いやまあ、確かに”絶対に逃がさない”なんて言われたら、気持ち悪いかもしれないけど。
えっ? でも君だって日頃”終生のパートナー”とか言ってるよね。
これってあれか? 自分が言うのは良くて、人に言われるのは気持ち悪いとか? 確かにそういう事ってあるかもしれないけど。
あれ? そう考えると、自分でもちょっとストーカーっぽいと思えて来たぞ。
これってマズいんじゃない?
ティトゥは何か言おうとして、言葉を探したが、上手く言葉が出て来なかったようだ。
彼女は顔を真っ赤にしながら僕に近付くと、主脚に火照ったおでこを押し当てた。
長いゆるふわヘアーがティトゥの顔にかかり、僕からは彼女がどんな表情をしているか見えなくなった。
あの? ティトゥさん?
ぺしっ。
不意にティトゥが小さく平手で僕を叩いた。
ぺしっ。 ぺしっ。 ぺしっ。 ぺしっ。
そのまま繰り返し何度も僕を叩く。
「あの、ティトゥ? ひょっとして照れてる?」
『・・・!』
べしっ! ・・・ぺしっ。 ぺしっ。 ぺしっ。
ティトゥは一度だけ強く叩いた後、再び僕を叩く作業へと戻った。
いやまあ、別に痛くもなんともないのでこのままでいいんだけどさ。
僕は彼女のパートナーだから、このくらいは受け入れるさ。何だか微妙にリズムに乗って来た所だし。

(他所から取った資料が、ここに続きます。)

## config.mk

```make
export PLATFORM = sky130hd
export DESIGN_NAME = jbus_arb_tracker
export DESIGN_NICKNAME = d
export VERILOG_FILES = /design/src/rtl/jbus_arb_tracker.sv
export SDC_FILE = /design/constraint.sdc
export NUM_CORES = 1
export LEC_CHECK = 0
export ABC_CLOCK_PERIOD_IN_PS = 18900
export CAP_MARGIN = 20
export CORE_UTILIZATION = 50
export CTS_CLUSTER_SIZE = 24
export DETAILED_ROUTE_END_ITERATION = 8
export HOLD_SLACK_MARGIN = 0.08
export PLACE_DENSITY = 0.7
export REMOVE_ABC_BUFFERS = 1
export SYNTH_ARGS = -nofsm -noshare
export SYNTH_HDL_FRONTEND = slang
export SYNTH_SLANG_ARGS = --single-unit
```

## constraint.sdc

```tcl
create_clock -name j_clk -period 18.9 [get_ports j_clk]
set_input_delay 1.89 -clock j_clk [delete_from_list [all_inputs] [get_ports j_clk]]
set_output_delay 1.89 -clock j_clk [all_outputs]
set_load 0.02 [all_outputs]
```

月明かりの下、僕はティトゥの行動に戸惑いながら、彼女が満足するまでぺしぺしとリズムを刻まれ続けるのだった。
◇◇◇◇◇◇◇◇
ティトゥは自分が聞きたかった言葉を全てハヤテから聞かされて、爆発しそうな感情を抑えるだけで精一杯になっていた。
胸を満たす大きな安堵、そしてむずがゆい喜び。
私はハヤテに求められていた!
その事実は彼女の矜持を満たし、大きな満足感と幸せを与えた。
長い間ずっと彼女が抱えていた不安は、もうどこにもなかった。
この月下の逢瀬はティトゥの心に深く刻み込まれ、彼女の宝物となっていくのだった。